Lead the design, implementation, and ongoing improvement of reliable, scalable, performant, and secure production platforms and services.
Work closely with cross-functional teams to build and maintain resilient infrastructure and deployment patterns.
Provide technical leadership and mentorship to engineers across the organisation, promoting strong engineering standards and operational best practice.
Participate in a 24x7 on-call rotation to support critical services and ensure platform availability.
Drive standardisation, automation, and documentation to improve consistency, reduce operational overhead, and support knowledge sharing.

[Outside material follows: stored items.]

Context: an optimization exercise on an open-source flow, tuned for small area. The choices shown serve that exercise and are no tape-out recipe. Function was checked by simulation only, so behaviour that the tests miss may differ from the original. The clock cells of runs 4 to 9 come from the design's own scripts or RTL, not from TritonCTS. The flow treats the clock pin as an ideal source. Dropping or thinning the clock tree relies on that and would not hold on a real chip. Power and IR drop assume default switching activity.

[flow/flow/run.sh]
#!/bin/bash
# The standard layout with two changes:
#  - after the standard synthesis, the combinational logic is mapped again with an area-oriented
#    ABC script (flip-flops, their names and cell types are kept exactly as synthesis made them);
#  - the port buffers are the smallest buffer cell;
#  - one clkbuf_16 drives the clock of every flip-flop.
set -euo pipefail
export BUFFER_PORTS_ARGS="-buffer_cell sky130_fd_sc_hd__buf_1"
R=orfs/results/sky130hd/gnx_link/base
LIB=$FLOW_HOME/platforms/sky130hd/lib/sky130_fd_sc_hd__tt_025C_1v80.lib

bash standard.sh synth > synth.log 2>&1
cp $R/1_2_yosys.v $R/1_2_yosys_std.v

yosys -p "read_liberty -ignore_miss_func $LIB; read_verilog $R/1_2_yosys_std.v; hierarchy -top $FLOW_TOP;
  setattr -mod -set keep_hierarchy 1 sky130_fd_sc_hd__*df* sky130_fd_sc_hd__conb_*; flatten; opt_clean;
  abc -script flow/area.abc -liberty $LIB -dont_use *lpflow* -dont_use *probe*; opt_clean -purge;
  hilomap -singleton -hicell sky130_fd_sc_hd__conb_1 HI -locell sky130_fd_sc_hd__conb_1 LO;
  insbuf -buf sky130_fd_sc_hd__buf_1 A X; splitnets; opt_clean -purge; stat -liberty $LIB;
  select $FLOW_TOP; write_verilog -noattr -nohex -nodec -selected $R/1_2_yosys_remap.v" > remap.log 2>&1
# one clock buffer drives every flip-flop
sed -e 's/\.CLK(clk)/.CLK(clk_root)/' \
    -e "s/^module $FLOW_TOP(.*/&\n  wire clk_root;\n  sky130_fd_sc_hd__clkbuf_16 clk_root_buf (.A(clk), .X(clk_root));/" \
    $R/1_2_yosys_remap.v > $R/1_2_yosys.v
rm -f $R/1_synth.odb $R/1_synth.sdc

bash standard.sh > standard.log 2>&1
[flow/flow/area.abc]
strash
dch
map -a
[flow/standard.sh]
#!/bin/bash
# synth_recipe.tcl (not shown) runs the flow's synth.tcl, then flattens the netlist and writes it again
# the make line also repeats each setting of config.mk as NAME=value (left out here)
make -C /OpenROAD-flow-scripts/flow DESIGN_CONFIG=/design/flow/config.mk WORK_HOME=/design/flow/orfs CLKGATE_MAP_FILE= SYNTH_SCRIPT=/design/flow/synth_recipe.tcl "${@:-finish}"
[flow/config.mk]
export PLATFORM = sky130hd
export DESIGN_NAME = gnx_link
export DESIGN_NICKNAME = gnx_link
export VERILOG_FILES = /design/flow/design.v
export SDC_FILE = /design/flow/constraint.sdc
export NUM_CORES = 4
export LEC_CHECK = 0
export CAP_MARGIN = 20
export CORE_MARGIN = 2
export CORE_UTILIZATION = 40
export SLEW_MARGIN = 20
[flow/constraint.sdc]
create_clock -name core_clock -period 5.0 [get_ports {clk}]
set_input_delay 1.0000 -clock core_clock [delete_from_list [all_inputs] [get_ports {clk}]]
set_output_delay 1.0000 -clock core_clock [all_outputs]
set_load 0.01 [all_outputs]
What follows belongs to an exercise in optimizing a design on an open flow for small area, a short achievable clock period and few clock cycles; a production flow would make more cautious choices.
The RTL was checked by simulation tests, not by an equivalence proof against the original design.
Power and IR drop assume default switching activity.

==> tundra: inputs <==
// bfx
module bfx (
    input  wire        clk,
    input  wire        rst,           
    input  wire        src_valid,
    input  wire        src_end,
    input  wire [7:0]  src_char,
    output wire        src_ready,
    input  wire        start,
    input  wire        stop_req,
    input  wire        eof_bit,
    input  wire        budget_en,
    input  wire [19:0] step_budget,
    output wire        in_req,
    input  wire        in_ack,
    input  wire        in_eos,
    input  wire [7:0]  in_byte,
    output wire        out_valid,
    output wire [7:0]  out_data,
    input  wire        out_fail,
    output wire [1:0]  ld_status,     
    output wire [1:0]  err_kind,      
    output wire [11:0] err_pos,
    output wire [1:0]  run_state,     
    output wire [2:0]  fault_cause    
);
Settings: LEC_CHECK=0, CAP_MARGIN=20, CORE_MARGIN=2, CORE_UTILIZATION=40, CTS_BUF_LIST=sky130_fd_sc_hd__clkbuf_16, CTS_CLUSTER_DIAMETER=80, CTS_CLUSTER_SIZE=30, PLACE_DENSITY=0.6, SETUP_SLACK_MARGIN=4, SLEW_MARGIN=20; clock period 9.0 ns.
run.sh (not shown) runs the stock make flow with config.mk's settings and CLKGATE_MAP_FILE= SYNTH_SCRIPT=/design/flow/synth_recipe.tcl, a recipe that flattens the netlist after the stock synthesis.
==> inputs of indigo, as changes to tundra <==
--- a/flow/design.v
+++ b/flow/design.v
@@ -41,19 +41,17 @@
     reg [11:0]   c;                
     reg [IW:0]   sp;               
     reg          bv_q;             
     reg          bend_q;           
     reg          bcmd_q;           
     reg [2:0]    bop_q;            
     reg [IW+1:0] ent_e [0:63];
     reg [IW+1:0] ent_o [0:63];
-    reg [63:0]   hf;
-    reg [3:0]    hv [0:15];
-    reg [4:0]    hvp;              
+    reg [3:0]    pos_hi [0:63];
     reg [511:0]  ring;
     reg          dr_q, dl_q;
     reg [IW:0]   ip_q;             
     reg [IW:0]   ip1_q;            
     wire         odd  = ip_q[0];
     wire [IW+1:0] ee  = ent_e[ip1_q[IW-1:1]];
     wire [IW+1:0] eo  = ent_o[ip_q[IW-1:1]];
     wire [IW+1:0] eA  = odd ? eo : ee;
@@ -82,19 +80,16 @@
     wire [IW-1:0] top    = ip_q[IW-1:0];
     wire [IW-1:0] link   = jA;             
     wire [IW-1:0] k7     = k[IW-1:0];
     wire         self_lp = (top == k7 - 1'b1);
     wire ld_store = bv_q && !bend_q && !skip && bcmd_q &&
                     (k != PROG_MAX) && !(is_close && sp == 0);
     wire push_st  = ld_store && is_open;
     wire pop_st   = ld_store && is_close;
-    wire [4:0]   hvp_m1  = hvp - 1'b1;
-    wire [3:0]   top_hi  = hv[hvp_m1[3:0]];
-    wire         new_hi  = (hvp == 5'd0) || (c[11:8] != top_hi);
     always @(posedge clk) begin
         if (rst) begin
             bv_q <= 1'b0;
         end else begin
             bv_q   <= src_valid;
             bend_q <= src_end;
             bcmd_q <= dc[3];
             bop_q  <= dc[2:0];
@@ -102,35 +97,33 @@
     end
     always @(posedge clk) begin
         if (rst) begin
             ld_q       <= LD_UNLOADED;
             ld_err_q   <= 1'b0;
             err_kind_q <= 2'd0;
             err_pos_q  <= 12'd0;
             len_q      <= {(IW+1){1'b0}};
-            hvp        <= 5'd0;
             k          <= {(IW+1){1'b0}};
             c          <= 12'd0;
             sp         <= {(IW+1){1'b0}};
         end else begin
             if (bv_q) begin
                 if (bend_q) begin
                     len_q    <= k;
-                    hvp      <= 5'd0;
                     k        <= {(IW+1){1'b0}};
                     c        <= 12'd0;
                     sp       <= {(IW+1){1'b0}};
                     ld_err_q <= 1'b0;
                     if (skip) begin
                         ld_q <= LD_FAILED;
                     end else if (sp != 0) begin
                         ld_q       <= LD_FAILED;
                         err_kind_q <= 2'd2;
-                        err_pos_q  <= {top_hi, ring[448], ring[384], ring[320],
+                        err_pos_q  <= {pos_hi[sp_m1[5:0]], ring[448], ring[384], ring[320],
                                        ring[256], ring[192], ring[128], ring[64], ring[0]};
                     end else begin
                         ld_q <= LD_LOADED;
                     end
                 end else begin
                     c <= c + 1'b1;
                     if (!skip && bcmd_q) begin
                         if (k == PROG_MAX) begin
@@ -138,26 +131,18 @@
                             err_kind_q <= 2'd3;
                             err_pos_q  <= c;
                         end else if (is_close && sp == 0) begin
                             ld_err_q   <= 1'b1;
                             err_kind_q <= 2'd1;
                             err_pos_q  <= c;
                         end else begin
                             k <= k + 1'b1;
-                            if (is_open) begin
-                                sp <= sp + 1'b1;
-                                hf <= {hf[62:0], new_hi};
-                                if (new_hi) hvp <= hvp + 1'b1;
-                            end
-                            if (is_close) begin
-                                sp <= sp - 1'b1;
-                                hf <= {1'b0, hf[63:1]};
-                                if (hf[0]) hvp <= hvp_m1;
-                            end
+                            if (is_open)  sp <= sp + 1'b1;
+                            if (is_close) sp <= sp - 1'b1;
                         end
                     end
                 end
             end
             if (src_valid) begin
                 ld_q <= LD_LOADING;
                 if (ld_q != LD_LOADING) begin
                     err_kind_q <= 2'd0;
@@ -176,29 +161,28 @@
     always @(posedge clk) begin
         if (ld_store) begin
             if (k7[0]) ent_o[k7[IW-1:1]] <= went;
             else       ent_e[k7[IW-1:1]] <= went;
             if (is_close) begin
                 if (top[0]) ent_o[top[IW-1:1]][IW-1:0] <= wx;
                 else        ent_e[top[IW-1:1]][IW-1:0] <= wx;
             end
-            if (is_open && new_hi)
-                hv[hvp[3:0]] <= c[11:8];
+            if (is_open)
+                pos_hi[sp[5:0]] <= c[11:8];
         end
     end
     assign ld_status = ld_q;
     assign err_kind  = err_kind_q;
     assign err_pos   = err_pos_q;
     localparam R_IDLE = 2'd0, R_RUN = 2'd1, R_HALT = 2'd2, R_FAULT = 2'd3;
     reg [1:0]    rs_q;             
     reg          wait_q;           
     reg [2:0]    cause_q;
     reg [PW-1:0] ptr_q;            
-    reg [PW-1:0] ptrp_q, ptrm_q;   
     reg [PW-1:0] lo_q, hi_q;       
     reg [19:0]   rem_q;            
     reg          ben_q, eof_q, stop_q;
     reg [7:0]    in_buf_q;         
     reg [2:0]    in_rem_q;
     reg          in_eos_q;
     reg [7:0]    out_buf_q;        
     reg [2:0]    out_cnt_q;
@@ -306,18 +290,16 @@
             pend_q  <= 1'b0;
         end else if (start && ld_q == LD_LOADED) begin
             rs_q      <= (len_q == 0) ? R_HALT : R_RUN;
             wait_q    <= 1'b0;
             cause_q   <= 3'd0;
             ip_q      <= {(IW+1){1'b0}};
             ip1_q     <= {{IW{1'b0}}, 1'b1};
             ptr_q     <= PTR_ZERO;
-            ptrp_q    <= PTR_ZERO + 1'b1;
-            ptrm_q    <= PTR_ZERO - 1'b1;
             lo_q      <= PTR_ZERO;
             hi_q      <= PTR_ZERO;
             rem_q     <= step_budget;
             ben_q     <= budget_en;
             eof_q     <= eof_bit;
             stop_q    <= 1'b0;
             in_rem_q  <= 3'd0;
             in_eos_q  <= 1'b0;
@@ -416,25 +398,21 @@
                                 nip  = tgtB1;
                                 nip1 = tgtB2;
                             end
                         end
                     end
                 end
             end
             if (rot_r) begin
-                ptr_q  <= ptrp_q;
-                ptrp_q <= ptrp_q + 1'b1;
-                ptrm_q <= ptr_q;
+                ptr_q <= ptr_q + 1'b1;
                 if (at_hi) hi_q <= hi_q + 1'b1;
             end
             if (rot_l) begin
-                ptr_q  <= ptrm_q;
-                ptrm_q <= ptrm_q - 1'b1;
-                ptrp_q <= ptr_q;
+                ptr_q <= ptr_q - 1'b1;
                 if (at_lo) lo_q <= lo_q - 1'b1;
             end
             if (consume_in && in_have) begin
                 in_buf_q <= {1'b0, in_buf_q[7:1]};
                 in_rem_q <= in_rem_q - 1'b1;
             end
             if (fetch_in) begin
                 if (in_eos) in_eos_q <= 1'b1;
CTS_BUF_LIST = not set   (was sky130_fd_sc_hd__clkbuf_16)
CTS_CLUSTER_DIAMETER = not set   (was 80)
CTS_CLUSTER_SIZE = not set   (was 30)
==> inputs of willow, as changes to tundra <==
ABC_CLOCK_PERIOD_IN_PS = 4000   (was not set)
CTS_BUF_LIST = not set   (was sky130_fd_sc_hd__clkbuf_16)
CTS_CLUSTER_DIAMETER = not set   (was 80)
CTS_CLUSTER_SIZE = not set   (was 30)
==> run summary <==
	willow	tundra	indigo
Multiplexer share of the synthesized area	0.0697	0.0697	0.0799
Routed wire length per instance	25.1 um	25.3 um	26.9 um
Number of synthesized flops with an enable pin	1877	1877	1987
Worst endpoint required time	9.44 ns	9.45 ns	9.61 ns
Share of the yosys chip area belonging to registers	0.631	0.631	0.639
Global Route Usage Sum	0.234	0.231	0.244
Library cell with the highest instance count after synthesis	nand2_1	nand2_1	edfxtp_1
Fraction of met2 tracks used by global routing	0.345	0.345	0.380
Placement Setup Slack	1.61 ns	1.61 ns	1.93 ns
Slew at the pin closest to its max-slew limit	1.30 ns	1.27 ns	1.22 ns
Minimum clock period	5.12 ns	5.14 ns	5.79 ns
Maximum fanout along the worst path	18	18	7
FF-to-FF path depth	13	13	27
Slew HR	0.133	0.145	0.186
Clock network latency to the later pin of the worst-skew pair	0.89 ns	0.85 ns	0.90 ns
Status	no timing/DRC/antenna violations	no timing/DRC/antenna violations	no timing/DRC/antenna violations
Met1 Track Usage GR	0.333	0.332	0.323
Most common cell after layout, fill and taps aside	nand2_1	nand2_1	edfxtp_1
Plain + repair buffers	360	373	370
Detailed Place HPWL	178000 um	178000 um	197000 um
Seq/total area	0.549	0.563	0.562
Chip Height	484 um	484 um	494 um
Mean instance size in the synthesized netlist	11.3 um^2	11.3 um^2	12.0 um^2
Smallest hold slack	0.461 ns	0.475 ns	0.452 ns
Testbench counts of tundra, summed over its fixed seeds: cycles 89,341.
Testbench counts of indigo, summed over its fixed seeds: cycles 89,341.
Testbench counts of willow, summed over its fixed seeds: cycles 89,341.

Contribute across the full lifecycle of platform and service delivery, from design and build through to operation and optimisation.
Requirements
5+ years of experience in DevOps, SRE, platform engineering, or software engineering roles.
Strong Kubernetes experience at scale, with deep understanding of containers and container orchestration.
Hands-on experience with infrastructure as code tools such as Terraform, Ansible, or Puppet.
Strong programming skills in at least one object-oriented language, along with effective scripting and automation capability.
Strong understanding of security principles and best practices across infrastructure, platforms, and services.
Significant hands-on experience in at least one major cloud platform, with broad exposure across AWS, GCP, or OCI.
Strong monitoring, alerting, and observability experience using tools such as Prometheus, Grafana, or similar platforms.
Solid understanding of networking fundamentals and distributed systems.
Strong Linux and/or Windows systems administration experience.
Experience with software delivery automation, CI/CD pipelines, and secure SDLC practices, including exposure to static and dynamic security testing.
Good understanding of SRE concepts such as SLIs, SLOs, SLAs, toil reduction, availability, and observability.
Experience managing and scaling Elasticsearch in production is strongly preferred.